En este ambiente, pensar en la posibilidad de un acuerdo que desemboque en una nueva Constitución, que luego debería ser ratificada en referéndum por el conjunto de los españoles, me parece una fantasía por completo ajena a la realidad de nuestro país hoy. Es imposible que, en la situación política a la que hemos llegado, se alcancen mayorías como las que se alcanzaron hace más de cuatro décadas. Incluso si llegara a contarse con la mayoría necesaria en el Parlamento (algo más que dudoso), el texto que saldría de ahí no sería un buen instrumento para la convivencia y la integración, como lo ha sido el que está vigente, sino un elemento de división, de confrontación ideológica y territorial que solo traería malas consecuencias para todos.

Tal como yo lo veo, antes de abordar las reformas (y no digo ya plantearse un proceso constituyente) será preciso reconducir el debate político hasta llevarlo a los límites de la discusión razonable, lo que obliga a todos a reconocer la legitimidad de cada una de las opciones que han conseguido representación en el Parlamento a través de las urnas. Y estamos lejos de ello.
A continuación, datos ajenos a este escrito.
`src/hdl/slte_pkg.sv`:
```
// Shared types, codes and sizes for the sprite list tile expander.
package slte_pkg;

  // List storage
  localparam int LIST_DEPTH = 256;
  localparam int IDX_W      = (LIST_DEPTH > 1) ? $clog2(LIST_DEPTH) : 1;
  localparam int CNT_W      = $clog2(LIST_DEPTH + 1);

  // Job queue between front and back
  localparam int QUEUE_DEPTH = 4;
  localparam int Q_PTR_W     = $clog2(QUEUE_DEPTH);
  localparam int Q_CNT_W     = $clog2(QUEUE_DEPTH + 1);

  // Request modes
  localparam logic [1:0] MODE_CLEAR   = 2'd0;
  localparam logic [1:0] MODE_APPEND  = 2'd1;
  localparam logic [1:0] MODE_DISPLAY = 2'd2;

  // Sprite size codes; the reserved code is stored but draws nothing
  localparam logic [1:0] SIZE_8X8      = 2'd0;
  localparam logic [1:0] SIZE_8X16     = 2'd1;
  localparam logic [1:0] SIZE_16X16    = 2'd2;
  localparam logic [1:0] SIZE_RESERVED = 2'd3;

  typedef enum logic [1:0] {
    ST_DRAW     = 2'd0,
    ST_ACCEPT   = 2'd1,
    ST_OVERFLOW = 2'd2,
    ST_NONE     = 2'd3
  } status_t;

  typedef enum logic {
    FE_IDLE,
    FE_READ
  } front_state_t;

  // One stored sprite, 44 bits
  typedef struct packed {
    logic               flip_v;
    logic               flip_h;
    logic [1:0]         palette_sel;
    logic [1:0]         size_code;
    logic [15:0]        tile_base;
    logic signed [10:0] sprite_y;
    logic signed [10:0] sprite_x;
  } sprite_t;

  // Work handed from front to back
  typedef struct packed {
    logic    is_sprite;
    status_t status;
    logic    done;
    sprite_t spr;
  } job_t;

endpackage

```
`src/hdl/slte_if.sv`:
```


interface slte_rsp_if;
  logic               valid;
  logic               ready;
  logic [1:0]         status;
  logic signed [11:0] draw_x;
  logic signed [11:0] draw_y;
  logic [15:0]        draw_tile;
  logic [2:0]         draw_palette;
  logic               draw_flip_h;
  logic               draw_flip_v;
  logic               last_of_run;
  logic               frame_done;

  modport source (output valid, status, draw_x, draw_y, draw_tile, draw_palette,
                  draw_flip_h, draw_flip_v, last_of_run, frame_done, input ready);
  modport sink (input valid, status, draw_x, draw_y, draw_tile, draw_palette,
                draw_flip_h, draw_flip_v, last_of_run, frame_done, output ready);
endinterface

```
`src/hdl/slte_back.sv`:
```
// Tile expander: turns a queued job into results, one per cycle unless stalled.
module slte_back (
  input  logic           clk,
  input  logic           rst,
  input  logic           job_valid,
  input  slte_pkg::job_t job,
  output logic           pop,
  slte_rsp_if.source     rsp
);
  import slte_pkg::*;

  logic [1:0]         step;
  logic [1:0]         last_step;
  logic               load;
  logic               is_draw;
  logic               col;
  logic               row;
  logic signed [11:0] x_ext;
  logic signed [11:0] y_ext;
  logic signed [11:0] x_off;
  logic [15:0]        col_tile;
  logic               tile_inc;
  status_t            res_status;

  // Number of results for the job, less one
  always_comb begin
    last_step = 2'd0;
    if (job.is_sprite) begin
      case (job.spr.size_code)
        SIZE_8X16:  last_step = 2'd1;
        SIZE_16X16: last_step = 2'd3;
        default:    last_step = 2'd0;
      endcase
    end
  end

  assign load    = job_valid && (!rsp.valid || rsp.ready);
  assign pop     = load && (step == last_step);
  assign is_draw = job.is_sprite && (job.spr.size_code != SIZE_RESERVED);
  assign col     = step[1];
  assign row     = step[0];
  assign x_ext   = {job.spr.sprite_x[10], job.spr.sprite_x};
  assign y_ext   = {job.spr.sprite_y[10], job.spr.sprite_y} + 12'sd1;

  // Column offset from the sprite centre
  always_comb begin
    case (job.spr.size_code)
      SIZE_8X16:  x_off = -12'sd4;
      SIZE_16X16: x_off = col ? 12'sd0 : -12'sd8;
      default:    x_off = 12'sd0;
    endcase
  end

  // Right column of a wide sprite uses the next tile block; mirror swaps columns
  assign col_tile = (job.spr.size_code == SIZE_16X16 && ((col == 1'b0) == job.spr.flip_h))
                    ? job.spr.tile_base + 16'd16 : job.spr.tile_base;
  assign tile_inc = (job.spr.size_code != SIZE_8X8) && (job.spr.flip_v ^ row);

  assign res_status = job.is_sprite ? (is_draw ? ST_DRAW : ST_NONE) : job.status;

  // Advance through the job's results
  always_ff @(posedge clk) begin
    if (rst) begin
      step <= 2'd0;
    end else if (load) begin
      step <= pop ? 2'd0 : step + 2'd1;
    end
  end

  // Output register
  always_ff @(posedge clk) begin
    if (rst) begin
      rsp.valid <= 1'b0;
    end else if (load) begin
      rsp.valid <= 1'b1;
    end else if (rsp.ready) begin
      rsp.valid <= 1'b0;
    end
  end

  always_ff @(posedge clk) begin
    if (load) begin
      rsp.status      <= res_status;
      rsp.last_of_run <= (step == last_step);
      rsp.frame_done  <= job.done;
      if (is_draw) begin
        rsp.draw_x       <= x_ext + x_off;
        rsp.draw_y       <= row ? y_ext + 12'sd8 : y_ext;
        rsp.draw_tile    <= col_tile + {15'd0, tile_inc};
        rsp.draw_palette <= {1'b1, job.spr.palette_sel};
        rsp.draw_flip_h  <= job.spr.flip_h;
        rsp.draw_flip_v  <= job.spr.flip_v;
      end else begin
        rsp.draw_x       <= '0;
        rsp.draw_y       <= '0;
        rsp.draw_tile    <= '0;
        rsp.draw_palette <= '0;
        rsp.draw_flip_h  <= 1'b0;
        rsp.draw_flip_v  <= 1'b0;
      end
    end
  end

endmodule

```
`src/flat_wrapper.sv`:
```
// flat-port wrapper written by rule: the top's interface ports become plain ports
module slte_back_flat import slte_pkg::*;
  (clk, rst, job_valid, job, pop, rsp_valid, rsp_status, rsp_draw_x, rsp_draw_y, rsp_draw_tile, rsp_draw_palette, rsp_draw_flip_h, rsp_draw_flip_v, rsp_last_of_run, rsp_frame_done, rsp_ready);
  slte_rsp_if rsp_i ();
  input  logic clk;
  input  logic rst;
  input  logic job_valid;
  input  slte_pkg::job_t job;
  output logic pop;
  output wire logic [$bits(rsp_i.valid)-1:0] rsp_valid;
  output wire logic [$bits(rsp_i.status)-1:0] rsp_status;
  output wire logic [$bits(rsp_i.draw_x)-1:0] rsp_draw_x;
  output wire logic [$bits(rsp_i.draw_y)-1:0] rsp_draw_y;
  output wire logic [$bits(rsp_i.draw_tile)-1:0] rsp_draw_tile;
  output wire logic [$bits(rsp_i.draw_palette)-1:0] rsp_draw_palette;
  output wire logic [$bits(rsp_i.draw_flip_h)-1:0] rsp_draw_flip_h;
  output wire logic [$bits(rsp_i.draw_flip_v)-1:0] rsp_draw_flip_v;
  output wire logic [$bits(rsp_i.last_of_run)-1:0] rsp_last_of_run;
  output wire logic [$bits(rsp_i.frame_done)-1:0] rsp_frame_done;
  input wire logic [$bits(rsp_i.ready)-1:0] rsp_ready;
  assign rsp_valid = rsp_i.valid;
  assign rsp_status = rsp_i.status;
  assign rsp_draw_x = rsp_i.draw_x;
  assign rsp_draw_y = rsp_i.draw_y;
  assign rsp_draw_tile = rsp_i.draw_tile;
  assign rsp_draw_palette = rsp_i.draw_palette;
  assign rsp_draw_flip_h = rsp_i.draw_flip_h;
  assign rsp_draw_flip_v = rsp_i.draw_flip_v;
  assign rsp_last_of_run = rsp_i.last_of_run;
  assign rsp_frame_done = rsp_i.frame_done;
  assign rsp_i.ready = rsp_ready;
  slte_back u_core (.clk(clk), .rst(rst), .job_valid(job_valid), .job(job), .pop(pop), .rsp(rsp_i));
endmodule
```
`config.mk`:
```
export PLATFORM = sky130hd
export DESIGN_NAME = slte_back_flat
export DESIGN_NICKNAME = d
export VERILOG_FILES = /design/src/hdl/slte_pkg.sv /design/src/hdl/slte_if.sv /design/src/hdl/slte_back.sv /design/src/flat_wrapper.sv
export SDC_FILE = /design/constraint.sdc
export NUM_CORES = 1
export LEC_CHECK = 0
export ABC_AREA = 1
export ABC_CLOCK_PERIOD_IN_PS = 2750
export BUFFER_PORTS_ARGS = -buffer_cell sky130_fd_sc_hd__buf_2
export CAP_MARGIN = 10
export CORE_AREA = 8 8 92 94
export CTS_CLUSTER_SIZE = 20
export DETAILED_ROUTE_END_ITERATION = 10
export DIE_AREA = 0 0 100 102
export PLACE_DENSITY = 0.9
export RECOVER_POWER = 100
export SLEW_MARGIN = 10
export SYNTH_ARGS = -nofsm -noshare
export SYNTH_HDL_FRONTEND = slang
export SYNTH_SLANG_ARGS = --single-unit
```
`constraint.sdc`:
```
create_clock -name clk -period 2.75 [get_ports clk]
set_clock_uncertainty 0.1 [all_clocks]
set_input_delay 0.1375 -clock clk [delete_from_list [all_inputs] [get_ports clk]]
set_output_delay 0.1375 -clock clk [all_outputs]
set_load 0.01 [all_outputs]
```
==> flow_summary.toml <==
[timing]
whs_ps = 20.66
worst_slack_ps = 314.9
setup_viol = 0
min_period_over_period = 0.8855
max_freq_mhz = 410.7
rsz0062_at_grt = "false"
hold_violations = 0
slew_viol_final = 0
max-slew-margin-rel = 0.08704
min_period_ps = 2435
tightest_slew_ps = 1369
tns_ps = 0

[floorplan]
io_pins = 103
design.core.area_um2 = 7059
die_x_um = 100
fp-row-count = 31
initial_utilization = 0.5087
die_area_um2 = 10200
die_h_um = 102

[worst_setup_path]
cp-start-kind = "flip-flop"
r2r_slack_ps = 310
rr_startpoint = "u_core.step[0]$_SDFFE_PP0P_"
cp.arrival_ps = 2390
critPathKind = "flip-flop to flip-flop"
cp_max_fo = 7
end_kind = "flip-flop"
r2r-end = "u_core.rsp.draw_tile[14]$_SDFFCE_PN0P_"
critical_path_required_ps = 2700
reg2regPathDepth = 13

[yosys]
netlist_area_um2 = 3591
synth_common_cells = "110 x nand2_1, 77 x nor2_1, 72 x inv_1, 49 x edfxtp_1, 28 x nand3_1"
ys_async_sr_fraction = 0
synth-edff-count = 49
ys_seq_area_frac = 0.4265
yosysTopAreaCell = "edfxtp_1"
avgSynthCellArea_um2 = 7.657
synth-seq-cells = 52
syn_inst = 469
synth_ff_type = "edfxtp_1"
ys_warn_count = 0
syn-num-nets = 534
synth_top_area_share = 0.4098
synth_area_leaders = "edfxtp_1 41%, nand2_1 11%, nor2_1 8.0%, inv_1 7.5%, ha_1 4.5%"
synth_most_common_cell = "nand2_1"
synth_cell_types = 36

[place]
dp_hpwl_mm = 7.122
port_buffers = 102
dp.cells = 664
place.gp.congestion = 0.8451
detailedPlace.worstSlack_ps = 292.1

[route]
ant_nets = 0
wl_per_cell_um = 12.95
vias = 3314
drt_iter0_drc = 136
drt_pre_antenna_iters = 4
drc = 0
drt_wl_total_mm = 8.727
vias_per_cell = 4.917

[clock_tree]
htreeDepth = 2
post_cts_buffers = 0
cts-root-buf = "clkbuf_8"
hold_buffers = 2
post_cts_resize_count = 0
tritoncts = "done"
clkLatencyLatePin_ps = 300
cts_buffers = 5
clock_path_buffers = 2
clkTransAtPathRegs_ps = 100
clkSinkCount = 52

[finish]
drive_gt1_frac = 0.1600
antennaDiodeCount = 0
nets = 639
utilization = 0.5962
layoutNonFillerInstCount = 674
area_delta_synth_final_pct = 17.21
fillerInstances = 650

[global_routing]
grt_usage = 0.1680
antenna_found_initial = 0
grt_pass1_vias = 3320
grt_pass1_wl_mm = 13.97
grt_max_degree = 32
grt_overflow = 0

[pwr]
ir_drop_v = 0.0001876
p_leak_nw = 2.022
powerDensity_nw_per_um2 = 432.3

[outcome]
status = "finished clean"

[hold_path]
min_to = "u_core.rsp.draw_palette[1]$_SDFFCE_PN0P_"
whs_path_depth = 3
hold_class = "input port to flip-flop"
hold_start = "job[41]"

[job]
cap_violations = 0
-- worst max-delay path: stages (launching register included) --
cell     delay, ps
dfxtp_1        400
a21oi_1        150
o21a_1         130
ha_1           180
ha_1           190
nand2_1         80
nor2_1         140
nand3_1        150
nor2_2         140
nand3_2        110
nor2_1         190
nand2_1         80
nand2_1         60
nor2_1          60
-- sequential cells by signal, indices dropped and copies added, names as in the netlist --
name / count
u_core.rsp.draw_flip_h: 1
u_core.rsp.last_of_run: 1
u_core.rsp.draw_tile: 16
u_core.rsp.draw_flip_v: 1
u_core.rsp.draw_palette: 3
u_core.step: 2
u_core.rsp.draw_x: 12
u_core.rsp.draw_y: 12
u_core.rsp.frame_done: 1
u_core.rsp.status: 2
u_core.rsp.valid: 1
-- cells in the final DEF, fill, tap and decap left out, drive strengths merged, types with 4 or more instances in the layout --
cell type,count
xor2,7
edfxtp,49
buf,49
nor2,85
clkinv,4
nor3,7
nand3b,5
nand2,126
nand4,9
ha,13
inv,77
a21oi,23
nand3,31
clkbuf,60
o21ai,15
-- power by group --
| part | switching, mW | internal (mW) | leakage [nW] | total (mW) |
|---|---|---|---|---|
| combinational | 0.288 | 0.144 | 1.46 | 0.432 |
| sequential | 0.0209 | 0.938 | 0.517 | 0.959 |
| clock | 0.251 | 0.178 | 0.0479 | 0.429 |
| total | 0.559 | 1.26 | 2.02 | 1.82 |
-- kinds of logic after synthesis --
group,Yosys count,synth area share
AND/OR/NAND/NOR,264,0.3373
buffers and inverters,86,0.09756
flip-flops,52,0.4265
AO/OA/AOI/OAI,47,0.07422
adder cells (fa/ha/maj),13,0.04530
XOR/XNOR,7,0.01916
-- per-layer routing --
metal  up-vias  share of wire  track usage
met2        78           0.54       0.3422
met5         -              0            0
met1      1511           0.39       0.1625
met3        10          0.053      0.04223
li1       1715              -            -
met4         0          0.011      0.04186
-- cell type report --
class                      count  area [um2]  share of cell area
inverter                      78       292.8             0.06956
clock inverter                 3       18.77            0.004459
sequential                    52        1531              0.3639
tap                           99       123.9             0.02943
multi-input combinational    331        1700              0.4040
clock buffer                   5       68.82             0.01635
timing repair buffer         106       473.0              0.1124
-- through the flow --
step / area (um2) / total power [mW]
6_report: 4209 / 1.820
5_1_grt: 4209 / 1.913
4_1_cts: 4305 / 1.854
3_5_place_dp: 4198 / 1.427
3_3_place_gp: 4198 / 1.406
2_1_floorplan: 3591 / 1.263
-- how the worst max path moves through the flow --
stage / depth (start not counted) / startpoint / to
finish: 13 / u_core.step[0]$_SDFFE_PP0P_ / u_core.rsp.draw_tile[14]$_SDFFCE_PN0P_
global route: 10 / u_core.step[1]$_SDFFE_PP0P_ / u_core.rsp.draw_tile[11]$_SDFFCE_PN0P_
CTS: 13 / u_core.step[0]$_SDFFE_PP0P_ / u_core.rsp.draw_tile[14]$_SDFFCE_PN0P_
detailed placement: 16 / job[38] / u_core.rsp.draw_tile[14]$_SDFFCE_PN0P_
global placement: 16 / job[38] / u_core.rsp.draw_tile[14]$_SDFFCE_PN0P_
floorplan: 14 / u_core.step[0]$_SDFFE_PP0P_ / u_core.rsp.draw_tile[14]$_SDFFCE_PN0P_
Note: power is estimated with default switching activity, not from simulation.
En el Congreso vemos a diputados, que se sientan en él por voluntad popular (conviene subrayarlo), que no reconocen al Gobierno y lo califican de ilegal. Que consideran a otros enemigos de la libertad (comunistas, bolivarianos…) a los que debe negarse toda posibilidad de gobernar. O independentistas a los que acusan de querer la desaparición de España (olvidando que la propia Constitución avala la defensa de todas las ideas por métodos democráticos). ¿Se imaginan que todos los diputados escoceses partidarios del separatismo fueran tachados de “ilegales” en la Cámara de los Comunes del Reino Unido?. Y los hay que, paralelamente, niegan legitimidad a los que se declaran herederos del franquismo y lo defienden con el respaldo de sus votantes.

Unos y otros están en su derecho de defender lo que les parezca oportuno. A lo que no tiene derecho nadie es a alimentar el odio entre españoles. Un clima de odio, fomentado desde sus tribunas, que no es el mejor para que florezcan los acuerdos políticos en los que debe sustentarse cualquier reforma constitucional… Si no queremos acabar tirándonos la Constitución a la cabeza como, por desgracia, ha ocurrido demasiadas veces en España.